Zwang macht nicht frömmer
Ein Experte: „Wo soll denn gebetet werden, wenn es nicht mal genug Räume für den Unterricht in unseren Schulen gibt?“
Ein Experte: „Wo soll denn gebetet werden, wenn es nicht mal genug Räume für den Unterricht in unseren Schulen gibt?“

Auch Faramarzi glaubt nicht so recht daran, dass die Initiative des Bildungsministeriums von Erfolg gekrönt sein wird: „Wenn die politischen und religiösen Verantwortlichen eine Sache nicht geschafft haben, dann die, die Menschen mit Zwang zum Glauben zu führen.“ Iranische Frauen seien durch die Pflicht, Kopftuch zu tragen, schließlich auch „nicht frömmer geworden“, sagt der Pädagoge.
Der Teheraner Psychologe Babak Ahmadi ist sogar der Überzeugung, dass die neue Maßnahme des Bildungsministeriums SchülerInnen schaden könnte: „Viele iranische Familien sind säkular geprägt. Unter dem eigenen Dach spielt Religion für diese Menschen keine Rolle. Das erleben auch die Kinder in diesen Haushalten. Wenn nun die religiöse Atmosphäre an den Schulen, in denen die Kinder mehrere Stunden des Tages verbringen, zunimmt, kann das besonders für Kinder im Grundschulalter eine große seelische Belastung darstellen.“ Sie könnten nicht verstehen, warum die eigene Familie ein gänzlich anderes Lebensmodell verfolge als das, welches in der Schule als Ideal propagiert werde, so Ahmadi.

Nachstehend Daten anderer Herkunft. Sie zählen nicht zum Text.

From an optimization exercise on the open Yosys and OpenROAD flow, aimed at small area, a short achievable clock period and few clock cycles per item; shortcuts taken in it are not production practice.
No functional check of the RTL was part of any run shown here.
Power figures rest on the tool's default switching activity, not on a simulated workload.

`flow/run.sh`:
```
#!/bin/bash
# synth_recipe.tcl (not shown) runs the flow's synth.tcl, then flattens the netlist and writes it again
# the make line also repeats each setting of config.mk as NAME=value (left out here)
make -C /OpenROAD-flow-scripts/flow DESIGN_CONFIG=/design/flow/config.mk WORK_HOME=/design/flow/orfs CLKGATE_MAP_FILE= SYNTH_SCRIPT=/design/flow/synth_recipe.tcl finish
```
`flow/config.mk`:
```
export PLATFORM = sky130hd
export DESIGN_NAME = pulse_width_autobaud_detector
export DESIGN_NICKNAME = pulse_width_autobaud_detector
export VERILOG_FILES = /design/flow/design.v
export SDC_FILE = /design/flow/constraint.sdc
export NUM_CORES = 4
export LEC_CHECK = 0
export CAP_MARGIN = 20
export CORE_MARGIN = 2
export CORE_UTILIZATION = 40
export SLEW_MARGIN = 20
```
`flow/constraint.sdc`:
```
create_clock -name core_clock -period 5.5 [get_ports {clk}]
set_input_delay 1.1000 -clock core_clock [delete_from_list [all_inputs] [get_ports {clk}]]
set_output_delay 1.1000 -clock core_clock [all_outputs]
set_load 0.01 [all_outputs]
```
Source: an optimization exercise on an open RTL-to-GDS flow (aim: small area, a short achievable clock period and few clock cycles per item). Production flows keep margins and buffers that such runs may drop. Only simulation tests tie the RTL to the original design; equivalence was not proved. Power is estimated from default activity; no workload was simulated.

`flow/config.mk`:
```
export PLATFORM = sky130hd
export DESIGN_NAME = mult_div_ctrl
export DESIGN_NICKNAME = mult_div_ctrl
export VERILOG_FILES = /design/flow/design.v
export SDC_FILE = /design/flow/constraint.sdc
export NUM_CORES = 4
export LEC_CHECK = 0
export ABC_CLOCK_PERIOD_IN_PS = 3500
export CAP_MARGIN = 20
export CORE_MARGIN = 2
export CORE_UTILIZATION = 40
export SLEW_MARGIN = 20
```
`flow/constraint.sdc`:
```
create_clock -name core_clock -period 14.0 [get_ports {clk}]
set_input_delay 2.8000 -clock core_clock [delete_from_list [all_inputs] [get_ports {clk}]]
set_output_delay 2.8000 -clock core_clock [all_outputs]
set_load 0.01 [all_outputs]
```
`flow/design.v`:
```
`timescale 1ns/1ps
module mult_div_ctrl #(
  parameter int DATA_WIDTH = 32,
  parameter int CNT_WIDTH  = 6
) (
  input  logic                      clk,
  input  logic                      rst,
  input  logic                      flush,
  input  logic                      stall_hold,
  input  logic [5:0]                funct,
  input  logic [DATA_WIDTH-1:0]     operand_1,
  input  logic [DATA_WIDTH-1:0]     operand_2,
  output logic                      mult_div_done,
  output logic [2*DATA_WIDTH-1:0]   mult_div_result
);
  localparam logic [2:0] S_IDLE = 3'd0;
  localparam logic [2:0] S_MUL  = 3'd1;
  localparam logic [2:0] S_CORR = 3'd2;
  localparam logic [2:0] S_DPRE = 3'd3;
  localparam logic [2:0] S_DIV  = 3'd4;
  localparam logic [2:0] S_DONE = 3'd5;
  logic [2:0]  r_state;
  logic [2:0]  w_state_next;
  logic        r_done;
  logic [33:0] r_a;       
  logic [31:0] r_b;       
  logic [33:0] r_m;       
  logic        r_bm1;     
  logic [5:0]  r_cnt;
  logic        r_sn;      
  logic        r_negq;    
  logic        r_corr;    
  logic w_is_op, w_is_div, w_signed, w_start;
  assign w_is_op  = (funct[5:2] == 4'b0110);
  assign w_is_div = funct[1];
  assign w_signed = ~funct[0];
  assign w_start  = (r_state == S_IDLE) && w_is_op && !flush;
  logic        w_mul;
  logic [2:0]  w_g0, w_g1;
  logic        w_one0, w_two0, w_neg0, w_one1, w_two1, w_neg1;
  logic [37:0] w_m, w_a, w_x0, w_x1, w_pp0, w_pp1, w_cs_s, w_cs_c, w_sum;
  logic        w_zero, w_ge;
  assign w_mul = (r_state == S_MUL);
  assign w_g0  = {r_b[1], r_b[0], r_bm1};
  assign w_g1  = {r_b[3], r_b[2], r_b[1]};
  assign w_one0 = w_mul ? (w_g0[1] ^ w_g0[0]) : 1'b1;
  assign w_two0 = w_mul & ((w_g0 == 3'b011) | (w_g0 == 3'b100));
  assign w_neg0 = w_mul ? (w_g0[2] & ~(w_g0[1] & w_g0[0]))
                        : ((r_state != S_CORR) & ~r_negq);
  assign w_one1 = w_mul & (w_g1[1] ^ w_g1[0]);
  assign w_two1 = w_mul & ((w_g1 == 3'b011) | (w_g1 == 3'b100));
  assign w_neg1 = w_mul & w_g1[2] & ~(w_g1[1] & w_g1[0]);
  assign w_m  = {{4{r_m[33]}}, r_m};
  assign w_a  = {{4{r_a[33]}}, r_a};
  assign w_x0 = ({38{w_one0}} & w_m) | ({38{w_two0}} & {w_m[36:0], 1'b0});
  assign w_x1 = ({38{w_one1}} & w_m) | ({38{w_two1}} & {w_m[36:0], 1'b0});
  assign w_pp0 = w_x0 ^ {38{w_neg0}};
  assign w_pp1 = {w_x1[35:0] ^ {36{w_neg1}}, w_neg1, w_neg1};
  assign w_cs_s = w_a ^ w_pp0 ^ w_pp1;
  assign w_cs_c = {(w_a[36:0] & w_pp0[36:0]) | (w_a[36:0] & w_pp1[36:0]) | (w_pp0[36:0] & w_pp1[36:0]), w_neg0};
  assign w_sum  = w_cs_s + w_cs_c + {37'd0, w_neg1};
  assign w_zero = (w_sum == 38'd0);
  assign w_ge   = r_sn ? (w_sum[37] | w_zero) : ~w_sum[37];
  function automatic logic [5:0] bitlen(input logic [31:0] x);
    bitlen = 6'd0;
    for (int i = 0; i < 32; i++) if (x[i]) bitlen = i + 1;
  endfunction
  logic [5:0]  w_bn, w_bd, w_k;
  logic [33:0] w_m_align;
  logic        w_dzero;
  assign w_bn      = bitlen(r_b ^ {32{r_sn}}) + {5'd0, r_sn};
  assign w_bd      = bitlen(r_m[31:0] ^ {32{r_m[33]}});
  assign w_k       = w_bn - w_bd;
  assign w_m_align = r_m << w_k;
  assign w_dzero   = (r_m == 34'd0);
  always_comb begin
    w_state_next = r_state;
    case (r_state)
      S_IDLE: if (w_start) w_state_next = w_is_div ? S_DPRE : S_MUL;
      S_MUL:  if (r_cnt == 6'd0) w_state_next = r_corr ? S_CORR : S_DONE;
      S_CORR: w_state_next = S_DONE;
      S_DPRE: w_state_next = (w_dzero || !w_ge) ? S_DONE : S_DIV;
      S_DIV:  if (r_cnt == 6'd0) w_state_next = S_DONE;
      S_DONE: if (!stall_hold) w_state_next = S_IDLE;
      default: w_state_next = S_IDLE;
    endcase
    if (flush) w_state_next = S_IDLE;
  end
  always_ff @(posedge clk or posedge rst) begin
    if (rst) begin
      r_state <= S_IDLE;
      r_done  <= 1'b0;
    end else begin
      r_state <= w_state_next;
      r_done  <= (w_state_next == S_DONE);
    end
  end
  always_ff @(posedge clk) begin
    case (r_state)
      S_IDLE: begin
        r_a    <= w_is_div ? {{2{w_signed & operand_1[31]}}, operand_1} : 34'd0;
        r_m    <= {{2{w_signed & operand_2[31]}}, operand_2};
        r_b    <= operand_1;
        r_bm1  <= 1'b0;
        r_cnt  <= 6'd7;
        r_sn   <= w_signed & operand_1[31];
        r_negq <= w_signed & (operand_1[31] ^ operand_2[31]);
        r_corr <= ~w_signed & operand_1[31];
      end
      S_MUL: begin
        r_a   <= w_sum[37:4];
        r_b   <= {w_sum[3:0], r_b[31:4]};
        r_bm1 <= r_b[3];
        r_cnt <= r_cnt - 6'd1;
      end
      S_CORR: begin
        r_a <= w_sum[33:0];
      end
      S_DPRE: begin
        if (w_dzero) begin
          r_b <= 32'hFFFF_FFFF;
        end else if (!w_ge) begin
          r_b <= 32'd0;
        end else begin
          if (r_negq) r_a <= w_sum[33:0];
          r_b   <= {32{r_negq}};
          r_m   <= w_m_align;
          r_cnt <= w_k;
        end
      end
      S_DIV: begin
        if (w_ge) r_a <= w_sum[33:0];
        r_b   <= {r_b[30:0], w_ge ^ r_negq};
        r_m   <= {r_m[33], r_m[33:1]};
        r_cnt <= r_cnt - 6'd1;
      end
      default: ;
    endcase
  end
  assign mult_div_done   = r_done;
  assign mult_div_result = {r_a[31:0], r_b};
endmodule
```
`flow/run.sh`:
```
#!/bin/bash
# synth_recipe.tcl (not shown) runs the flow's synth.tcl, then flattens the netlist and writes it again
# the make line also repeats each setting of config.mk as NAME=value (left out here)
make -C /OpenROAD-flow-scripts/flow DESIGN_CONFIG=/design/flow/config.mk WORK_HOME=/design/flow/orfs CLKGATE_MAP_FILE= SYNTH_SCRIPT=/design/flow/synth_recipe.tcl finish
```
==> qor.txt <==
STATUS
--------------------------------------------------------------------------------------------------------
Outcome                                                                                     finished clean

FINAL LAYOUT
--------------------------------------------------------------------------------------------------------
Total Nets Final                                                                                    1797
Area Growth Syn to Fin                                                                             15.5%
Number of antenna repair diodes                                                                        0
Ratio of cells with drive above 1 in the final layout                                              6.82%

LOGIC SYNTHESIS
--------------------------------------------------------------------------------------------------------
Sequential element share of the synthesized area                                                   25.2%
Top flip-flop cell by instance count after synthesis                                        sky130_fd_sc_hd__edfxtp_1
Synthesized net count                                                                               1775
Main combinational cell family by area after synthesis                                      compound AO/OA/AOI/OAI gates
Post-synthesis adder-cell area fraction                                                            10.8%
Number of enable flip-flop cells after synthesis                                                     110
Syn avg cell area                                                                               8.41 um2
Post-Synth XOR/XNOR Area                                                                           8.47%
Portion of netlist area occupied by mux cells                                                      4.84%
Count of different cell masters after synthesis                                                       81
Fraction of post-synthesis cell area in the top cell type by area                                  24.4%
#FFs+latches synth                                                                                   114
Post-synth ARST share                                                                              3.51%
Post-synthesis cell count                                                                           1608
Leading cell types by total area after synthesis                                            sky130_fd_sc_hd__edfxtp_1, sky130_fd_sc_hd__xnor2_1, sky130_fd_sc_hd__a22oi_1, sky130_fd_sc_hd__fa_1, sky130_fd_sc_hd__ha_1
Area fraction in and, or, nand and nor cells after synthesis                                       16.8%
Cell accounting for the most synthesized area                                               sky130_fd_sc_hd__edfxtp_1
Yosys warning total                                                                                    1
Area of the mapped netlist                                                                     13500 um2
Compound-cell area share of the yosys netlist                                                      27.0%

PLACE
--------------------------------------------------------------------------------------------------------
Worst slack at placement                                                                         5460 ps
HPWL Detailed                                                                                    35.8 mm
I/O Buffers                                                                                          138
Gpl congestion                                                                                     0.961

TIMING
--------------------------------------------------------------------------------------------------------
Post-Route Skew                                                                                  16.6 ps
Fraction of the cycle the final worst path needs                                                   59.2%
Fin crit period                                                                                  8280 ps
Count of final hold-check violations                                                                   0
Worst-Margin Slew                                                                                 861 ps
Unrepaired setup endpoints after global routing                                                       no
Highest achievable clock rate                                                                    121 MHz
Setup TNS                                                                                           0 ps
Setup violations, final                                                                                0
Tightest slew margin relative to the limit                                                         42.6%
Worst Slack Setup Final                                                                          5720 ps
Final Slew Violations                                                                                  0

DETAILED ROUTING
--------------------------------------------------------------------------------------------------------
Via Count                                                                                          13242
WL final                                                                                         49.4 mm
Antenna-violating nets left                                                                            0
DRC violations left                                                                                    0
DRC marker count from the first detailed-route iteration                                            1591
Per-cell routed wire length                                                                      23.6 um
Average via count per standard cell                                                                 6.33
First-pass detailed-route iteration total                                                              6

FLOORPLAN
--------------------------------------------------------------------------------------------------------
Area of the die                                                                                35300 um2
Placement row count                                                                                   67
Chip Width                                                                                        188 um
DIE HEIGHT                                                                                        188 um
Placeable core region                                                                          33400 um2
Top-level port count                                                                                 139
Starting utilization of the core area                                                              40.4%

CRITICAL PATH
--------------------------------------------------------------------------------------------------------
Type of element launching the critical path                                                     register
Crit path max fanout                                                                                  34
Critical path, cell by cell                                                                 nor3b_4 > nand2_2 > a22oi_1 > xnor2_1 > fa_1 > ha_1 > and3_4 > nor3b_2 > o211ai_1 > a2111oi_0 > nor2_1 > xnor2_2 > or4_1 > or4_1 > or4_1 > or4_4 > nand2_2 > ha_1 > nand2_1 > nand3_1 > buf_4 > a21oi_1 > o21ai_0 > o21a_1
Crit. End Element                                                                               register
Startpoint-to-endpoint class of the critical path                                                reg2reg
Slowest cell on the critical path                                                           sky130_fd_sc_hd__dfrtp_1
Largest incremental delay on the critical path                                                    660 ps
Data required time of the critical path                                                         14310 ps
Worst endpoint data arrival time                                                                 8590 ps
Dominant cell type by count on the critical path                                            sky130_fd_sc_hd__or4_1

GRT
--------------------------------------------------------------------------------------------------------
Global-route total usage across every layer                                                        27.6%
Initial antenna violation count                                                                        0
Pin count of the biggest net entering global routing                                                  70
Number of global-route vias before repair                                                          12286
Wire length of the first global-routing pass                                                     75.2 mm
Sum of overflow across all layers after global routing                                                 0

CLOCKING
--------------------------------------------------------------------------------------------------------
Clk buf depth                                                                                          2
Cts-stage hold buffer count                                                                            0
CTS-repair resized insts                                                                               0
TritonCTS clock tree                                                                               built
# H-tree levels                                                                                        4
Root Buffer                                                                                 sky130_fd_sc_hd__clkbuf_16
Number of clock sinks seen by CTS                                                                    114
Total CTS buffers                                                                                     17
Number of setup buffers added after CTS                                                                0
Worst-Skew Late Latency                                                                           440 ps
Post-CTS clock slew at the launch and capture registers of the worst setup and hold paths          60 ps

PWR
--------------------------------------------------------------------------------------------------------
Power consumption                                                                                2.41 mW
PD cells                                                                                      155 nW/um2
Leak Pwr                                                                                         6.08 nW
Worst vdd ir                                                                                  0.000102 V

JOB
--------------------------------------------------------------------------------------------------------
Max-cap violation count                                                                                0

MIN PATH
--------------------------------------------------------------------------------------------------------
Tightest Hold Check Type                                                                         reg2reg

Für die 17-jährige Hengameh wird die religiösere Atmosphäre wohl keine psychische Belastung darstellen. Leicht besorgt ist sie aber schon: „Ich hoffe, dass weiterhin schulische Leistungen und nicht die Frömmigkeit der SchülerInnen ausschlaggebend für die Benotung sein werden“, sagt sie.